Writing Home

writing 92 Syria

When a person commits to cross-cultural ministry, it is an understatement to say that they commit to it in partnership with others. From the Sunday School teachers, family members, financial supporters and prayer warriors, there is no going it alone, even if the work is done in the context of one’s own home country.

Ministry is a group effort.

However, keeping that focus is hard, when you’re not used to writing letters or emails in the first place. How do you communicate what’s happening in your life, family and ministry with people who are living their own lives and serving in their own ways — or not? There can be a sense of “tooting one’s own horn” in writing about your work or feeling guilty that your readers are not seeing what you’re seeing on a day-to-day basis. What do you do?

Take it to the Lord.

Ask the Lord to help you in your communication with friends and supporters, remembering that they really do want to hear from you, even if they can’t understand everything you’re talking about or experiencing. Also, think about how best to communicate your message — emails work, but maybe a video from time to time too. Visuals help to set the stage of the environment you’re in, the beauty or harshness of the area and especially the importance of a gospel witness or ministry.

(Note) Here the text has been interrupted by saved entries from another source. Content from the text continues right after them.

## src/rtl/bbox_sequencer.sv

```systemverilog
// Arbitrates two triangle requesters onto a serial bounding-box datapath, streams the
// selected triangle MSB first, deserialises the min/max results and holds them for the consumer.
module bbox_sequencer #(
    parameter int XCAP_START = 29,
    parameter int YCAP_START = 56
) (
    input  logic        CLK,
    input  logic        RSTN,
    input  logic        REQ0_VALID,
    input  logic [53:0] REQ0_TRI,
    output logic        REQ0_READY,
    input  logic        REQ1_VALID,
    input  logic [53:0] REQ1_TRI,
    output logic        REQ1_READY,
    output logic        SD,
    output logic        SEN,
    input  logic        SXMIN,
    input  logic        SXMAX,
    input  logic        SYMIN,
    input  logic        SYMAX,
    output logic        OUT_VALID,
    input  logic        OUT_READY,
    output logic        OUT_TAG,
    output logic [35:0] OUT_BOX,
    output logic        BUSY
);

    localparam int XCAP_LAST = XCAP_START + 8;
    localparam int YCAP_LAST = YCAP_START + 8;
    localparam int CAP_LAST  = (XCAP_LAST > YCAP_LAST) ? XCAP_LAST : YCAP_LAST;
    localparam int LAST      = (CAP_LAST > 53) ? CAP_LAST : 53;

    typedef enum logic [1:0] {
        IDLE = 2'd0,
        RUN  = 2'd1,
        DONE = 2'd2
    } state_e;

    state_e      state_q, state_d;
    logic [6:0]  cnt_q, cnt_d;
    logic        last_q, last_d;
    logic [53:0] tri_q, tri_d;
    logic        tag_q, tag_d;
    logic [35:0] box_q, box_d;

    logic grant_any;
    logic grant_idx;

    // Round-robin only matters on a tie; a lone requester always wins.
    assign grant_any = REQ0_VALID | REQ1_VALID;
    assign grant_idx = (REQ0_VALID & REQ1_VALID) ? ~last_q : REQ1_VALID;

    // NOTE: sequential state uses non-blocking assignments so every flop samples pre-edge values.
    always_ff @(posedge CLK or negedge RSTN) begin
        if (!RSTN) begin
            state_q <= IDLE;
            cnt_q   <= '0;
            last_q  <= 1'b1;
            tri_q   <= '0;
            tag_q   <= 1'b0;
            box_q   <= '0;
        end else begin
            state_q <= state_d;
            cnt_q   <= cnt_d;
            last_q  <= last_d;
            tri_q   <= tri_d;
            tag_q   <= tag_d;
            box_q   <= box_d;
        end
    end

    // NOTE: every signal gets a hold default first so no path through the case infers a latch.
    always_comb begin
        state_d = state_q;
        cnt_d   = cnt_q;
        last_d  = last_q;
        tri_d   = tri_q;
        tag_d   = tag_q;
        box_d   = box_q;
        case (state_q)
            IDLE: begin
                if (grant_any) begin
                    state_d = RUN;
                    cnt_d   = '0;
                    tri_d   = grant_idx ? REQ1_TRI : REQ0_TRI;
                    tag_d   = grant_idx;
                    last_d  = grant_idx;
                end
            end
            RUN: begin
                cnt_d = cnt_q + 7'd1;
                // The triangle register doubles as the serialiser: bit 53 is always on SD.
                if (cnt_q <= 7'd53) begin
                    tri_d = {tri_q[52:0], 1'b0};
                end
                for (int j = 0; j < 9; j++) begin
                    if (cnt_q == 7'(XCAP_START + j)) begin
                        box_d[35-j] = SXMIN;
                        box_d[26-j] = SXMAX;
                    end
                    if (cnt_q == 7'(YCAP_START + j)) begin
                        box_d[17-j] = SYMIN;
                        box_d[8-j]  = SYMAX;
                    end
                end
                if (cnt_q == 7'(LAST)) begin
                    state_d = DONE;
                end
            end
            DONE: begin
                if (OUT_READY) begin
                    state_d = IDLE;
                end
            end
            default: state_d = IDLE;
        endcase
    end

    always_comb begin
        SEN        = (state_q == RUN) && (cnt_q <= 7'd53);
        SD         = SEN & tri_q[53];
        OUT_VALID  = (state_q == DONE);
        BUSY       = (state_q != IDLE);
        // Gated by RSTN so a requester never sees READY while the block is held in reset.
        REQ0_READY = RSTN & (state_q == IDLE) & grant_any & ~grant_idx;
        REQ1_READY = RSTN & (state_q == IDLE) & grant_any & grant_idx;
    end

    assign OUT_TAG = tag_q;
    assign OUT_BOX = box_q;

endmodule

```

Though I’m talking to myself, do your best to keep it short. The attention span of most readers is one page of text, at the most. If that’s hard for you, just write more often, breaking up one long newsletter into shorter ones. Give it to them in spurts.

Tell a story, but highlight prayer points.

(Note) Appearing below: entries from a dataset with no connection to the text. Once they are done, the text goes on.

`config.mk`:
```
export PLATFORM = sky130hd
export DESIGN_NAME = memory_stage_flat
export DESIGN_NICKNAME = d
export VERILOG_FILES = /design/src/rtl/memory_stage_if.sv /design/src/rtl/memory_stage.sv /design/src/flat_wrapper.sv
export SDC_FILE = /design/constraint.sdc
export NUM_CORES = 1
export LEC_CHECK = 0
export ABC_AREA = 1
export BUFFER_PORTS_ARGS = -buffer_cell sky130_fd_sc_hd__buf_2
export CAP_MARGIN = 0
export CORE_MARGIN = 3
export CORE_UTILIZATION = 45
export CTS_BUF_LIST = sky130_fd_sc_hd__clkbuf_8
export DETAILED_ROUTE_END_ITERATION = 16
export GPL_ROUTABILITY_DRIVEN = 1
export PLACE_DENSITY = 0.75
export SETUP_SLACK_MARGIN = 0.15
export SYNTH_ARGS = -nofsm -noshare
export SYNTH_HDL_FRONTEND = slang
export SYNTH_SLANG_ARGS = --single-unit
export TNS_END_PERCENT = 20
```
`constraint.sdc`:
```
create_clock -name clk -period 2.35 [get_ports clk]
set_input_delay 0.47 -clock clk [delete_from_list [all_inputs] [get_ports clk]]
set_output_delay 0.47 -clock clk [all_outputs]
set_load 0.02 [all_outputs]
```
`src/rtl/memory_stage_if.sv`:
```
// Memory-stage bundle: upstream operands, data-memory port, writeback and redirect.
interface memory_stage_if #(
  parameter int unsigned XLEN = 32
);
  logic [XLEN-1:0] alu_out;
  logic [XLEN-1:0] wd_me;
  logic [4:0]      rd;
  logic            mem_we;
  logic            mem_reg;
  logic            me_we;
  logic            pc_r;
  logic [XLEN-1:0] pc_disp;
  logic            dm_req;
  logic            dm_we;
  logic [XLEN-1:0] dm_addr;
  logic [XLEN-1:0] dm_wdata;
  logic            dm_ack;
  logic [XLEN-1:0] dm_rdata;
  logic [XLEN-1:0] wb_data;
  logic [4:0]      wb_rd;
  logic            wb_we;
  logic [XLEN-1:0] bp_mem;
  logic            stall;
  logic            pc_r_f;
  logic [XLEN-1:0] pc_disp_f;
  logic [1:0]      err;

  modport master (
    output alu_out, wd_me, rd, mem_we, mem_reg, me_we, pc_r, pc_disp, dm_ack, dm_rdata,
    input  dm_req, dm_we, dm_addr, dm_wdata, wb_data, wb_rd, wb_we, bp_mem, stall,
           pc_r_f, pc_disp_f, err
  );

  modport slave (
    input  alu_out, wd_me, rd, mem_we, mem_reg, me_we, pc_r, pc_disp, dm_ack, dm_rdata,
    output dm_req, dm_we, dm_addr, dm_wdata, wb_data, wb_rd, wb_we, bp_mem, stall,
           pc_r_f, pc_disp_f, err
  );
endinterface

```
`src/rtl/memory_stage.sv`:
```
// Pipeline memory stage: issues loads/stores, stalls on slow memory with timeout
// abort, flags misalignment, and registers the writeback.
module memory_stage #(
  parameter int unsigned XLEN    = 32,
  parameter int unsigned TIMEOUT = 16
) (
  input logic          clk,
  input logic          rst,
  memory_stage_if.slave bus
);
  localparam int unsigned CW = $clog2(TIMEOUT + 1);

  typedef enum logic {IDLE = 1'b0, WAIT = 1'b1} state_t;

  state_t          state;
  logic [XLEN-1:0] lat_addr;
  logic [XLEN-1:0] lat_wdata;
  logic [4:0]      lat_rd;
  logic            lat_we;
  logic            lat_reg;
  logic            lat_me_we;
  logic [CW-1:0]   cnt;

  logic [XLEN-1:0] op_addr;
  logic [XLEN-1:0] op_wdata;
  logic [4:0]      op_rd;
  logic            op_we;
  logic            op_reg;
  logic            op_me_we;
  logic            mem_op;
  logic            is_load;
  logic            req;
  logic            misalign;
  logic            abort;
  logic            done;
  logic [XLEN-1:0] wb_val;
  logic            wb_we_nxt;

  // Operand source: live inputs in IDLE, latched copy while waiting on memory
  always_comb begin
    op_addr   = bus.alu_out;
    op_wdata  = bus.wd_me;
    op_rd     = bus.rd;
    op_we     = bus.mem_we;
    op_reg    = bus.mem_reg;
    op_me_we  = bus.me_we;
    req       = 1'b0;
    misalign  = 1'b0;
    abort     = 1'b0;
    done      = 1'b1;
    if (state == WAIT) begin
      op_addr  = lat_addr;
      op_wdata = lat_wdata;
      op_rd    = lat_rd;
      op_we    = lat_we;
      op_reg   = lat_reg;
      op_me_we = lat_me_we;
    end
    mem_op  = op_we | op_reg;
    is_load = op_reg & ~op_we;
    if (state == WAIT) begin
      req   = 1'b1;
      abort = ~bus.dm_ack && (cnt == CW'(TIMEOUT - 1));
      done  = bus.dm_ack | abort;
    end else begin
      req      = rst & mem_op & (op_addr[1:0] == 2'b00);
      misalign = mem_op & (op_addr[1:0] != 2'b00);
      done     = ~req | bus.dm_ack;
    end
    // Loads return memory data only when acknowledged; aborts and misaligned loads yield 0
    if (is_load) wb_val = (req && bus.dm_ack) ? bus.dm_rdata : '0;
    else         wb_val = op_addr;
    wb_we_nxt = op_me_we & ~op_we;
  end

  assign bus.dm_req    = req;
  assign bus.dm_we     = req & op_we;
  assign bus.dm_addr   = op_addr;
  assign bus.dm_wdata  = op_wdata;
  assign bus.stall     = ~done;
  assign bus.bp_mem    = op_addr;
  assign bus.pc_r_f    = bus.pc_r & done;
  assign bus.pc_disp_f = bus.pc_disp;

  always_ff @(posedge clk or negedge rst) begin
    if (!rst) begin
      state       <= IDLE;
      cnt         <= '0;
      lat_addr    <= '0;
      lat_wdata   <= '0;
      lat_rd      <= '0;
      lat_we      <= 1'b0;
      lat_reg     <= 1'b0;
      lat_me_we   <= 1'b0;
      bus.err     <= 2'b00;
      bus.wb_data <= '0;
      bus.wb_rd   <= '0;
      bus.wb_we   <= 1'b0;
    end else begin
      if (misalign) bus.err[1] <= 1'b1;
      if (abort)    bus.err[0] <= 1'b1;
      // Stalled cycles insert a bubble and hold the last writeback value
      if (done) begin
        bus.wb_data <= wb_val;
        bus.wb_rd   <= op_rd;
        bus.wb_we   <= wb_we_nxt;
      end else begin
        bus.wb_we   <= 1'b0;
      end
      case (state)
        IDLE: begin
          if (req && !bus.dm_ack) begin
            state     <= WAIT;
            cnt       <= '0;
            lat_addr  <= bus.alu_out;
            lat_wdata <= bus.wd_me;
            lat_rd    <= bus.rd;
            lat_we    <= bus.mem_we;
            lat_reg   <= bus.mem_reg;
            lat_me_we <= bus.me_we;
          end
        end
        WAIT: begin
          if (done) state <= IDLE;
          else      cnt   <= cnt + 1'b1;
        end
        default: state <= IDLE;
      endcase
    end
  end
endmodule

```
`src/flat_wrapper.sv`:
```
// flat-port wrapper written by rule: the top's interface ports become plain ports
module memory_stage_flat 
#(
  parameter int unsigned XLEN    = 32,
  parameter int unsigned TIMEOUT = 16
)
  (clk, rst, bus_alu_out, bus_wd_me, bus_rd, bus_mem_we, bus_mem_reg, bus_me_we, bus_pc_r, bus_pc_disp, bus_dm_ack, bus_dm_rdata, bus_dm_req, bus_dm_we, bus_dm_addr, bus_dm_wdata, bus_wb_data, bus_wb_rd, bus_wb_we, bus_bp_mem, bus_stall, bus_pc_r_f, bus_pc_disp_f, bus_err);
  memory_stage_if #(.XLEN(XLEN)) bus_i ();
  input logic clk;
  input logic rst;
  input wire logic [$bits(bus_i.alu_out)-1:0] bus_alu_out;
  input wire logic [$bits(bus_i.wd_me)-1:0] bus_wd_me;
  input wire logic [$bits(bus_i.rd)-1:0] bus_rd;
  input wire logic [$bits(bus_i.mem_we)-1:0] bus_mem_we;
  input wire logic [$bits(bus_i.mem_reg)-1:0] bus_mem_reg;
  input wire logic [$bits(bus_i.me_we)-1:0] bus_me_we;
  input wire logic [$bits(bus_i.pc_r)-1:0] bus_pc_r;
  input wire logic [$bits(bus_i.pc_disp)-1:0] bus_pc_disp;
  input wire logic [$bits(bus_i.dm_ack)-1:0] bus_dm_ack;
  input wire logic [$bits(bus_i.dm_rdata)-1:0] bus_dm_rdata;
  output wire logic [$bits(bus_i.dm_req)-1:0] bus_dm_req;
  output wire logic [$bits(bus_i.dm_we)-1:0] bus_dm_we;
  output wire logic [$bits(bus_i.dm_addr)-1:0] bus_dm_addr;
  output wire logic [$bits(bus_i.dm_wdata)-1:0] bus_dm_wdata;
  output wire logic [$bits(bus_i.wb_data)-1:0] bus_wb_data;
  output wire logic [$bits(bus_i.wb_rd)-1:0] bus_wb_rd;
  output wire logic [$bits(bus_i.wb_we)-1:0] bus_wb_we;
  output wire logic [$bits(bus_i.bp_mem)-1:0] bus_bp_mem;
  output wire logic [$bits(bus_i.stall)-1:0] bus_stall;
  output wire logic [$bits(bus_i.pc_r_f)-1:0] bus_pc_r_f;
  output wire logic [$bits(bus_i.pc_disp_f)-1:0] bus_pc_disp_f;
  output wire logic [$bits(bus_i.err)-1:0] bus_err;
  assign bus_i.alu_out = bus_alu_out;
  assign bus_i.wd_me = bus_wd_me;
  assign bus_i.rd = bus_rd;
  assign bus_i.mem_we = bus_mem_we;
  assign bus_i.mem_reg = bus_mem_reg;
  assign bus_i.me_we = bus_me_we;
  assign bus_i.pc_r = bus_pc_r;
  assign bus_i.pc_disp = bus_pc_disp;
  assign bus_i.dm_ack = bus_dm_ack;
  assign bus_i.dm_rdata = bus_dm_rdata;
  assign bus_dm_req = bus_i.dm_req;
  assign bus_dm_we = bus_i.dm_we;
  assign bus_dm_addr = bus_i.dm_addr;
  assign bus_dm_wdata = bus_i.dm_wdata;
  assign bus_wb_data = bus_i.wb_data;
  assign bus_wb_rd = bus_i.wb_rd;
  assign bus_wb_we = bus_i.wb_we;
  assign bus_bp_mem = bus_i.bp_mem;
  assign bus_stall = bus_i.stall;
  assign bus_pc_r_f = bus_i.pc_r_f;
  assign bus_pc_disp_f = bus_i.pc_disp_f;
  assign bus_err = bus_i.err;
  memory_stage #(.XLEN(XLEN), .TIMEOUT(TIMEOUT)) u_core (.clk(clk), .rst(rst), .bus(bus_i));
endmodule
```
==> results.yml, run 1 <==
layout:
  area_delta_synth_final_pct: 34.95
  instances_no_fill: 1236
  postLayoutCellArea_sq_mm: 0.008716
  final_core_util_pct: 62.55
  num-nets-final: 1189
  fillers: 1186
  final_common_cell: "nand2_1"
  final_cell_mix: "303 x nand2_1, 204 x buf_2, 117 x dfrtp_1"
  antenna_cells: 0
  layout-drive-gt1-share_pct: 38.92
  biggestRegsByFlops: "u_core.bus.wb_data: 32 flops, u_core.lat_addr: 32 flops, u_core.lat_wdata: 32 flops"
sta:
  slew_violations: 0
  period_minus_slack_ns: 2.328
  setup_tns_ns: 0
  min_period_over_period_pct: 99.05
  rsz0062_at_grt: "true"
  tightest_slew_ns: 0.9064
  finalWorstSetupSlack_ns: 0.02223
  fmaxAchievable_ghz: 0.4296
  hold_viol: 0
  setup_viol: 0
  skew_ns: 0.01011
  holdWs_ns: 0.1819
  slew_headroom_pct: 39.57
global_route:
  grt_max_degree: 79
  grt_pass1_wl_mm: 27.99
  grt_usage_pct: 21.76
  grt_pass1_vias: 5684
  overflow: 0
  antenna_found_initial: 0
clocking:
  cts_tree: "yes"
  clock-root-buffer: "clkbuf_8"
  clkSlewWorstSetupHoldPaths_ns: 0.07
  ctsHoldBuffers: 0
  cts_buffer_depth: 2
  insertion_delay_ns: 0.43
  htreeDepth: 4
  cts_buffers: 17
  numClockSinks: 118
synthesis:
  async_reset_ff_share_pct: 100.0
  synthFlopType: "dfrtp_1"
  ys_ff_latch: 118
  synth_xor_area_share_pct: 0
  yosys_warnings: 0
  synth_compound_area_share_pct: 11.76
  synth_edf_count: 0
  synth_top_family_by_area: "simple AND/OR/NAND/NOR gates"
  synthesis.nets: 997
  synth-simple-area-share_pct: 24.58
  synth_cell_type_count: 24
  synth_cells: 855
  yosys.area_share.adder_pct: 0.3874
  ys_seq_area_share_pct: 45.72
  syn_area_sq_mm: 0.006459
  synthMuxAreaShare_pct: 0.3100
  synth_area_per_cell_sq_um: 7.554
detailed_routing:
  drc: 0
  ant_nets: 0
  drtIter0Drc: 331
  via_count: 6162
  viasPerCell: 4.985
  wl_per_cell_um: 15.17
  wirelength_mm: 18.75
  drt_pass1_iterations: 5
floorplanning:
  core_sq_mm: 0.01393
  io_pins: 312
  rows: 43
  die_y_um: 125.8
  initial_core_util_pct: 46.35
  dieArea_sq_mm: 0.01583
  die_width_um: 125.8
placement:
  dpl.hpwl_mm: 11.96
  place_ws_ns: 0.2010
  place_area_sq_mm: 0.007320
  io_buffers: 247
  gp_congestion: 0.8352
  placedCellCount: 1184
setup_path:
  worstSetupEndpointType: "primary output"
  worstPathArrival_ns: 1.86
  ff2ff_setup_slack_ns: 0.25
  r2r_cells: 11
  cp_max_fo: 8
  r2r-start: "u_core.state"
  start_kind: "register"
  required_ns: 1.88
  path_class: "register to primary output"
  worstReg2RegEnd: "u_core.lat_wdata[1]"
pwr:
  p_total_mw: 6.001
  leakage_nw: 4.724
  powerDensity_mw_per_mm2: 688.6
  ir_drop_mv: 0.3948
worst_hold_path:
  hold_class: "input pin to asynchronous set/reset pin"
job:
  max-cap-violations: 0
status:
  status: "complete, no violations"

In many of our newsletters, I put the word pray in bold type, so they could easily pull requests out to remember before the throne. Make them specific and understandable. Don’t forget to include prayer for you and your family. Let them support you personally in prayer, when things are tough, you’re sick or facing persecution. Transparency in our letters reminds them that we’re not super Christians for what we’re doing, but normal people striving to serve an amazing God.

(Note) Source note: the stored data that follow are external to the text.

<file path="src/rtl/uart_pkg.sv">
// Shared UART definitions: frame geometry, transmit scheduler states and
// the parity helper used by the transmit path.
package uart_pkg;

  localparam int UART_DATA_BITS = 8;
  localparam int UART_BIT_CNT_W = $clog2(UART_DATA_BITS);

  // Same explicit-encoding style as the receiver state enum.
  typedef enum logic [2:0] {
    IDLE   = 3'd0,
    ARM    = 3'd1,
    START  = 3'd2,
    DATA   = 3'd3,
    PARITY = 3'd4,
    STOP   = 3'd5
  } tx_sched_state_t;

  // Even parity is plain XOR-reduce; odd parity inverts it.
  function automatic logic frame_parity(input logic [UART_DATA_BITS-1:0] data,
                                        input logic                      odd);
    return (^data) ^ odd;
  endfunction

endpackage

</file>
<file path="src/rtl/rr_arbiter.sv">
// Combinational round-robin arbiter. The search starts one past the last
// winner and wraps, so the most recently served requester has lowest
// priority. Grant is suppressed unless enable_i is high; any_req_o is not.
module rr_arbiter #(
  parameter int  N  = 4,
  localparam int IW = (N > 1) ? $clog2(N) : 1
) (
  input  logic [N-1:0]  req_i,
  input  logic [IW-1:0] last_grant_i,
  input  logic          enable_i,
  output logic [N-1:0]  gnt_o,
  output logic [IW-1:0] gnt_idx_o,
  output logic          any_req_o
);

  // Rotating priority search from last_grant_i+1, first hit wins.
  always_comb begin : arb_search
    int   idx;
    logic found;
    gnt_o     = '0;
    gnt_idx_o = '0;
    found     = 1'b0;
    idx       = 0;
    any_req_o = |req_i;
    for (int k = 1; k <= N; k++) begin
      idx = (int'(last_grant_i) + k) % N;
      if (!found && req_i[IW'(idx)]) begin
        found     = 1'b1;
        gnt_idx_o = IW'(idx);
      end
    end
    if (enable_i && found) begin
      gnt_o[gnt_idx_o] = 1'b1;
    end
  end

endmodule

</file>
<file path="src/rtl/uart_tx_scheduler.sv">
// Shares one UART tx line among NUM_REQ byte producers. A round-robin
// arbiter picks a producer, its byte is latched, and the frame
// (start, 8 data LSB first, optional parity, stop) is paced by baud_tick.
//
// state  | meaning
// -------+-------------------------------------------------------------
// IDLE   | line idle high, ticks ignored, grants any pending request
// ARM    | byte latched, waiting for first tick so start bit is full
// START  | driving start bit (0)
// DATA   | driving byte[bit_cnt], LSB first
// PARITY | driving parity bit (only reachable with PARITY_EN)
// STOP   | driving stop bit (1); tick ends frame, may grant back-to-back
module uart_tx_scheduler
  import uart_pkg::*;
#(
  parameter int  NUM_REQ    = 4,
  parameter bit  PARITY_EN  = 1'b1,
  parameter bit  PARITY_ODD = 1'b0,
  localparam int GW         = $clog2(NUM_REQ)
) (
  input  logic                              clk,
  input  logic                              nrst,
  input  logic                              baud_tick,
  input  logic [NUM_REQ-1:0]                req_valid,
  input  logic [UART_DATA_BITS*NUM_REQ-1:0] req_data,
  output logic [NUM_REQ-1:0]                req_ready,
  output logic                              tx_o,
  output logic                              busy,
  output logic [GW-1:0]                     grant_id,
  output logic                              frame_done
);

  tx_sched_state_t             state_q, state_d;
  logic [UART_DATA_BITS-1:0]   byte_q, byte_d;
  logic [UART_BIT_CNT_W-1:0]   bit_cnt_q, bit_cnt_d;
  logic [GW-1:0]               last_grant_q, last_grant_d;
  logic [GW-1:0]               grant_id_q, grant_id_d;
  logic                        tx_q, tx_d;

  logic                        arb_en;
  logic [NUM_REQ-1:0]          arb_gnt;
  logic [GW-1:0]               arb_idx;
  logic                        arb_any;
  logic                        grant_fire;
  logic                        stop_tick;

  assign stop_tick  = (state_q == STOP) && baud_tick;
  // Grants only in IDLE or on the tick that ends the stop bit; held off
  // while in reset so no byte is offered-and-dropped.
  assign arb_en     = nrst && ((state_q == IDLE) || stop_tick);
  assign grant_fire = arb_en && arb_any;

  rr_arbiter #(
    .N (NUM_REQ)
  ) u_arb (
    .req_i        (req_valid),
    .last_grant_i (last_grant_q),
    .enable_i     (arb_en),
    .gnt_o        (arb_gnt),
    .gnt_idx_o    (arb_idx),
    .any_req_o    (arb_any)
  );

  // State and datapath registers, synchronous active-low reset.
  always_ff @(posedge clk) begin
    if (!nrst) begin
      state_q      <= IDLE;
      byte_q       <= '0;
      bit_cnt_q    <= '0;
      last_grant_q <= GW'(NUM_REQ - 1);
      grant_id_q   <= '0;
      tx_q         <= 1'b1;
    end else begin
      state_q      <= state_d;
      byte_q       <= byte_d;
      bit_cnt_q    <= bit_cnt_d;
      last_grant_q <= last_grant_d;
      grant_id_q   <= grant_id_d;
      tx_q         <= tx_d;
    end
  end

  // Next-state logic: advance one bit per baud_tick, latch byte on grant.
  always_comb begin
    state_d      = state_q;
    bit_cnt_d    = bit_cnt_q;
    byte_d       = byte_q;
    last_grant_d = last_grant_q;
    grant_id_d   = grant_id_q;

    if (grant_fire) begin
      byte_d       = req_data[UART_DATA_BITS*int'(arb_idx) +: UART_DATA_BITS];
      last_grant_d = arb_idx;
      grant_id_d   = arb_idx;
    end

    unique case (state_q)
      IDLE: begin
        if (grant_fire) state_d = ARM;
      end
      ARM: begin
        if (baud_tick) state_d = START;
      end
      START: begin
        if (baud_tick) begin
          state_d   = DATA;
          bit_cnt_d = '0;
        end
      end
      DATA: begin
        if (baud_tick) begin
          if (bit_cnt_q == UART_BIT_CNT_W'(UART_DATA_BITS - 1)) begin
            state_d = PARITY_EN ? PARITY : STOP;
          end else begin
            bit_cnt_d = bit_cnt_q + 1'b1;
          end
        end
      end
      PARITY: begin
        if (baud_tick) state_d = STOP;
      end
      STOP: begin
        // Back-to-back frames go straight to START: no extra idle bit.
        if (baud_tick) state_d = grant_fire ? START : IDLE;
      end
      default: state_d = IDLE;
    endcase
  end

  // Outputs: tx level for the upcoming state, busy, handshake and done.
  always_comb begin
    tx_d = 1'b1;
    unique case (state_d)
      START:   tx_d = 1'b0;
      DATA:    tx_d = byte_q[bit_cnt_d];
      PARITY:  tx_d = frame_parity(byte_q, PARITY_ODD);
      default: tx_d = 1'b1;
    endcase
    busy       = (state_q != IDLE) || grant_fire;
    frame_done = nrst && stop_tick;
    req_ready  = arb_gnt;
  end

  assign tx_o     = tx_q;
  assign grant_id = grant_id_q;

endmodule

</file>
<file path="config.mk">
export PLATFORM = sky130hd
export DESIGN_NAME = uart_tx_scheduler
export DESIGN_NICKNAME = d
export VERILOG_FILES = /design/src/rtl/uart_pkg.sv /design/src/rtl/rr_arbiter.sv /design/src/rtl/uart_tx_scheduler.sv
export SDC_FILE = /design/constraint.sdc
export NUM_CORES = 1
export LEC_CHECK = 0
export ABC_AREA = 1
export BUFFER_PORTS_ARGS = -buffer_cell sky130_fd_sc_hd__buf_2
export CAP_MARGIN = 10
export CELL_PAD_IN_SITES_DETAIL_PLACEMENT = 0
export CELL_PAD_IN_SITES_GLOBAL_PLACEMENT = 1
export CORE_ASPECT_RATIO = 0.6
export CORE_MARGIN = 2
export CORE_UTILIZATION = 37
export DETAILED_ROUTE_END_ITERATION = 16
export GPL_TIMING_DRIVEN = 0
export PLACE_DENSITY = 0.93
export SLEW_MARGIN = 25
export SYNTH_ARGS = -nofsm -noshare
export SYNTH_HDL_FRONTEND = slang
export SYNTH_SLANG_ARGS = --single-unit
export TNS_END_PERCENT = 50
</file>
<file path="constraint.sdc">
create_clock -name clk -period 5.4 [get_ports clk]
set_clock_uncertainty 0.1 [all_clocks]
set_input_delay 0 -clock clk [delete_from_list [all_inputs] [get_ports clk]]
set_output_delay 0 -clock clk [all_outputs]
set_load 0.01 [all_outputs]
</file>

Share highlights not details.

When it comes to issues with our spouse, children or teammates, be sensitive to how much information is appropriate to share. My prayer support group is not the same as my teammates, so I do not share their names or specific details with others. However, if someone is struggling and needs prayer, add it as a general request without invading their privacy. While my children grew used to being the subject of newsletters, I was careful not to go overboard, especially when it was a sensitive issue we were dealing with. Too much information can bring more harm than good.

Give glory to God.

When something amazing happens in the life of a person you’re serving, share about it, while remembering that it’s God’s work, not yours. Expressing humility that he chose to use you or allow you to witness his handiwork, puts the honor back on him. Remind your supporters to share with you similar opportunities to see God at work, as you want to rejoice with what he’s doing in their lives and work as well. Newsletters can be a two-way street to encouragement and prayer.

Thank your readers.

Above all, remind them in every letter or video that you rely on them holding the ropes for you in prayer and support. We all serve as a part of the Body of Christ, and I think we feel that the most when serving overseas or in a specific ministry. I would not have survived twenty years overseas without my prayer warriors’ words of encouragement and concentrated prayers on my behalf. I would not have survived if my family members had not taken on extra responsibilities stateside to pick up the slack of my absence. An attitude of gratefulness goes a long way in keeping connectivity with those who read your letters.

In the end, look with anticipation to face-to-face opportunities to share. John did:

I have much to write to you, but I do not want to use paper and ink. Instead, I hope to visit you and talk with you face to face, so that our joy may be complete.*

Pray, Serve, Share to God’s glory, that all may rejoice together.